Open markgibaud opened 4 years ago

markgibaud commented 4 years ago

Hi - hopefully this is something small that i'm missing.

This is how I've initially integrated react-tracking into a ReactNative app also using redux:

App.tsx:

export default class App {
render() {
   <Provider store={store}>
   ...lots of other HoCs for various things
      <TrackedApp />
   </Provider>
    }
}

export const ConnectedApp = connect(
  mapStateToProps,
  mapDispatchToProps
)(App);

export const TrackedApp = track(
  { app: 'myapp' },

  {
    dispatch: data => {
      console.log('tracking via TrackedApp...');
      console.log(data);
    }
  }
)(ConnectedApp);

MyComponent.tsx (rendered within App.tsx via react-navigation screens)

@track({ screen: 'MyComponent' })
export class MyComponent extends React.Component<MyComponentProps> {
  @track({ rendering: 'MyComponent' })
  render() {
   //normal react markup
  }
}

const mapStateToProps = state => {
  //normal redux state stuff
};

const mapDispatchToProps = dispatch => ({
  //normal dispatch props
});

export const MyComponentRoute = connect(
  mapStateToProps,
  mapDispatchToProps
)(MyComponent);

The problem is that when I run it something gets screwed with the HoC tree and I get this redux error:

Invariant Violation: Could not find "store" in either the context or props of "Connect(WithTracking(MyComponent))". Either wrap the root component in a <Provider>, or explicitly pass "store" as a prop to "Connect(WithTracking(MyComponent))".

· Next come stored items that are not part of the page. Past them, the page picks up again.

<file path="flow/run.sh">
#!/bin/bash
# OpenROAD 26Q1-2900-gdf79404cd8, Yosys 0.63+post, stock flow scripts
make -C /OpenROAD-flow-scripts/flow DESIGN_CONFIG=/design/flow/config.mk WORK_HOME=/design/flow/orfs finish
</file>
<file path="flow/config.mk">
export PLATFORM = sky130hd
export DESIGN_NAME = logical_unit_4bit
export DESIGN_NICKNAME = logical_unit_4bit
export VERILOG_FILES = /design/flow/design.v
export SDC_FILE = /design/flow/constraint.sdc
export NUM_CORES = 4
export LEC_CHECK = 1
export CORE_AREA = 10 10 70 70
export DIE_AREA = 0 0 80 80
</file>
<file path="flow/constraint.sdc">
current_design logical_unit_4bit

set clk_period 1.0
set clk_io_pct 0.2

create_clock -name clk0 -period $clk_period

set non_clock_inputs [all_inputs -no_clocks]
set_input_delay [expr $clk_period * $clk_io_pct] -clock clk0 $non_clock_inputs
set_output_delay [expr $clk_period * $clk_io_pct] -clock clk0 [all_outputs]
</file>
<file path="flow/design.v">
module logical_unit_4bit(input1, input2, out, ctrl);
input [3:0] input1, input2;
input [1:0] ctrl;
output [3:0] out;
assign out = ctrl[0]?(ctrl[1]?(input1 ^ input2): (input1 |input2)) : (ctrl[1]?(~input1):(input1 & input2));
endmodule
module
logical_unit_4bit_tb;
reg [3:0] input1, input2;
reg [1:0] ctrl;
wire [3:0] out;
logical_unit_4bit i1(input1, input2, out, ctrl);
initial
begin
input1 = 4'b0000;
input2 = 4'b0000;
ctrl = 2'b00;
$monitor("Time:%0t ctrl=%b input1=%4b input2=%4b output=%4b", 
$time, ctrl, input1, input2, out);
#5 input1 = 4'b1010; input2 = 4'b1010; ctrl =2'b00;
#5 input1 = 4'b0011; input2 = 4'b0111; ctrl =2'b01;
#5 input1 = 4'b0000; ctrl = 2'b10;
#5 input1 = 4'b1111; input2 = 4'b1111; ctrl =2'b11;
end
endmodule
</file>
$ cat /design/flow/run.sh
#!/bin/bash
# OpenROAD 26Q1-2900-gdf79404cd8, Yosys 0.63+post, stock flow scripts
make -C /OpenROAD-flow-scripts/flow DESIGN_CONFIG=/design/flow/config.mk WORK_HOME=/design/flow/orfs finish
$ cat /design/flow/config.mk
export PLATFORM = sky130hd
export DESIGN_NAME = add_sub_4bit
export DESIGN_NICKNAME = add_sub_4bit
export VERILOG_FILES = /design/flow/design.v
export SDC_FILE = /design/flow/constraint.sdc
export NUM_CORES = 4
export LEC_CHECK = 1
export CORE_AREA = 10 10 70 70
export DIE_AREA = 0 0 80 80
$ cat /design/flow/constraint.sdc
current_design add_sub_4bit

set clk_period 4.7
set clk_io_pct 0.2

create_clock -name clk0 -period $clk_period

set non_clock_inputs [all_inputs -no_clocks]
set_input_delay [expr $clk_period * $clk_io_pct] -clock clk0 $non_clock_inputs
set_output_delay [expr $clk_period * $clk_io_pct] -clock clk0 [all_outputs]
$ cat /design/flow/design.v
module full_adder(a, b, cin, sum,
cout);
input a, b, cin ;
output sum, cout;
wire w1, w2, w3;
xor g1(w1, a, b);
xor g2(sum, w1, cin);
and g3(w2, a, b);
and g4(w3, w1, cin);
or g5(cout, w2, w3);
endmodule
module add_sub_4bit(a, b, sum, cout,
ctrl);
input [3:0] a, b;
input ctrl;
output [3:0] sum;
output cout;
wire [3:0] wb;
wire [2:0] carryw;
xor g1(wb[0], ctrl, b[0]);
xor g2(wb[1], ctrl, b[1]);
xor g3(wb[2], ctrl, b[2]);
xor g4(wb[3], ctrl, b[3]);
full_adder a0(a[0], wb[0], ctrl, sum[0], carryw[0]);
full_adder a1(a[1], wb[1], carryw[0], sum[1], carryw[1]);
full_adder a2(a[2], wb[2], carryw[1], sum[2], carryw[2]);
full_adder a3(a[3], wb[3], carryw[2], sum[3], cout);
endmodule
module add_sub_4bit_tb;
reg [3:0] a, b;
reg ctrl;
wire [3:0] sum;
wire cout;
add_sub_4bit i1(a, b, sum, cout, ctrl);
initial
begin
a = 4'b0000;
b = 4'b0000;
ctrl = 1'b0;
$monitor("Time:%0t ctrl=%b a=%4b b=%4b sum=%4b cout=%b", $time, ctrl, a, b,sum, cout);
#5 a = 4'b0001; b=4'b0010; ctrl = 1'b1;
#5 a = 4'b0111; b=4'b0001; ctrl = 1'b0;
#5 a = 4'b1111; b=4'b0001; ctrl = 1'b1;
#5 a = 4'b1001; b=4'b0001; ctrl = 1'b0;
end
endmodule 
==> flow_metrics.env <==
# source this file to load flow results
export IMPL_achievable_frequency_mhz=231.6
export IMPL_cts_hold_buffers_added=0
export IMPL_grt_first_pass_wirelength_um=655
export IMPL_drc_errors=0
export IMPL_layout_area_seq_um2=0
export IMPL_std_cell_rows=21
export IMPL_syn_avg_cell_area_um2=9.053
export IMPL_number_of_antenna_violations_at_the_first_check_in_global_routing=0
export IMPL_cp_arrival_ns=3.38
export IMPL_total_chip_power_mw=0.03957
export IMPL_antenna_diode_count=0
export IMPL_yosys_stat_chipArea_um2=153.9
export IMPL_maxCapViolCount=0
export IMPL_hold_path_cell_count=3
export IMPL_detailroute_via_count=122
export IMPL_clkbuf_count=0
export IMPL_detail_route_antenna_nets=0
export IMPL_crit_required_ns=3.76
export IMPL_final_total_negative_setup_slack_ns=0
export IMPL_critical_path_startpoint="ctrl"
export IMPL_fp_util_pct=4.506
export IMPL_routed_wire_length_per_instance_um=6.781
export IMPL_numPortBuffers=14
export IMPL_syn_area_um2=153.9
export IMPL_critical_path_buf_inv_count=3
export IMPL_synthesis_yosys_warnings=0
export IMPL_unrepaired_setup_endpoints_after_global_routing="false"
export IMPL_cp_top_family="adder cells"
export IMPL_holdWs_ns=2.852
export IMPL_yosysCellCount=17
export IMPL_finish_utilization_pct=9.414
export IMPL_crit_path_frequent_cell="sky130_fd_sc_hd__fa_1"
export IMPL_drt_first_iter_violations=1
export IMPL_nFlopsAndLatches=0
export IMPL_finalWirelength_um=495
export IMPL_path_depth=7
export IMPL_floorplan_die_height_um=80
export IMPL_postCtsResizedCells=0
export IMPL_cts_repair_timing_setup_buffer_count=0
export IMPL_worst_margin_slew_ns=0.2190
export IMPL_areal_power_density_over_the_cells_nw_per_um2=123.1
export IMPL_fin_crit_sh_pct=91.88
export IMPL_die_w_um=80
export IMPL_netlist_instances=17
export IMPL_vdd_ir_drop_worst_mv=0.04253
export IMPL_layout_min_cycle_time_ns=4.319
export IMPL_routed_via_density=1.671
export IMPL_report_final_hold_viol_count=0
export IMPL_total_grt_overflow=0
export IMPL_critPathCaptureType="primary output"
export IMPL_grt_start_max_net_pins=5
export IMPL_timing_hold_worst_class="input pin to primary output"
export IMPL_critical_path_cell_chain="clkdlybuf4s50_1 > xnor2_1 > fa_1 > fa_1 > inv_1 > fa_1 > clkdlybuf4s50_1"
export IMPL_synth_yosys_seq_area_share_pct=0
export IMPL_gp_congestion=0.7086
export IMPL_core_area_um2=3416
export IMPL_log_warning_count=32
export IMPL_chipArea_um2=6400
export IMPL_synthDistinctLibCells=6
export IMPL_critical_path_peak_fanout=4
export IMPL_first_global_vias=138
export IMPL_max_slew_margin_pct=85.35
export IMPL_setup_violations_final=0
export IMPL_worst_path_largest_cell_delay_ns=0.58
export IMPL_slew_viol_final=0
export IMPL_critPathSlowestCell="sky130_fd_sc_hd__clkdlybuf4s50_1"
export IMPL_grt_use_total_pct=1.344
export IMPL_status="complete, no violations"
export IMPL_start_kind="input pin"
export IMPL_layout_filler_cells=409
export IMPL_io_pins=14
export IMPL_timing_critical_path_to="sum[3]"
export IMPL_first_pass_iters=3
export IMPL_syn_to_final_growth_pct=108.9
export IMPL_critPathKind="input pin to primary output"
export IMPL_total_leakage_power_nw=0.1219
export IMPL_layout_drive_gt1_share_pct=0
Yosys cell counts:
cell type | number | area share (%)
sky130_fd_sc_hd__inv_1 | 5 | 12
sky130_fd_sc_hd__buf_4 | 4 | 20
sky130_fd_sc_hd__fa_1 | 3 | 39
sky130_fd_sc_hd__xnor2_1 | 2 | 11
sky130_fd_sc_hd__xor2_1 | 2 | 11
sky130_fd_sc_hd__mux2i_1 | 1 | 6.5
where the power goes:
group / total [mW] / switching (mW) / leakage [nW] / internal [mW]
clock network: 0 / 0 / 0 / 0
registers: 0 / 0 / 0 / 0
logic: 0.0396 / 0.0124 / 0.122 / 0.0271
total: 0.0396 / 0.0124 / 0.122 / 0.0271
logic make-up (layout without fill, tap and decap cells):
group | Yosys count | count (layout) | synth area share (%)
adder cells (fa/ha/maj) | 3 | 3 | 39.03
buffers and inverters | 9 | 19 | 31.71
multiplexers | 1 | 1 | 6.504
XOR/XNOR | 4 | 4 | 22.77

1) If I remove redux from the picture the tracking via the decorators works correctly.

2) Curiously, if I convert over to using redux's connect as a decorator, it also works (both redux and tracking work fine).

@track({ screen: 'MyComponent' })
@connect(
  mapStateToProps,
  mapDispatchToProps
)
export class MyComponent {...}

However converting 100's of components over to using the redux decorator approach is not desirable for our codebase right now. Would prefer to get the redux connect HoC working with react-tracking's decorators.

Any guesses as to what's going on and where I can look into?

markgibaud commented 4 years ago

Ah ok, what also works is simply using the method version of track instead of the decorator on the class, while continuing to use decorators on the functions.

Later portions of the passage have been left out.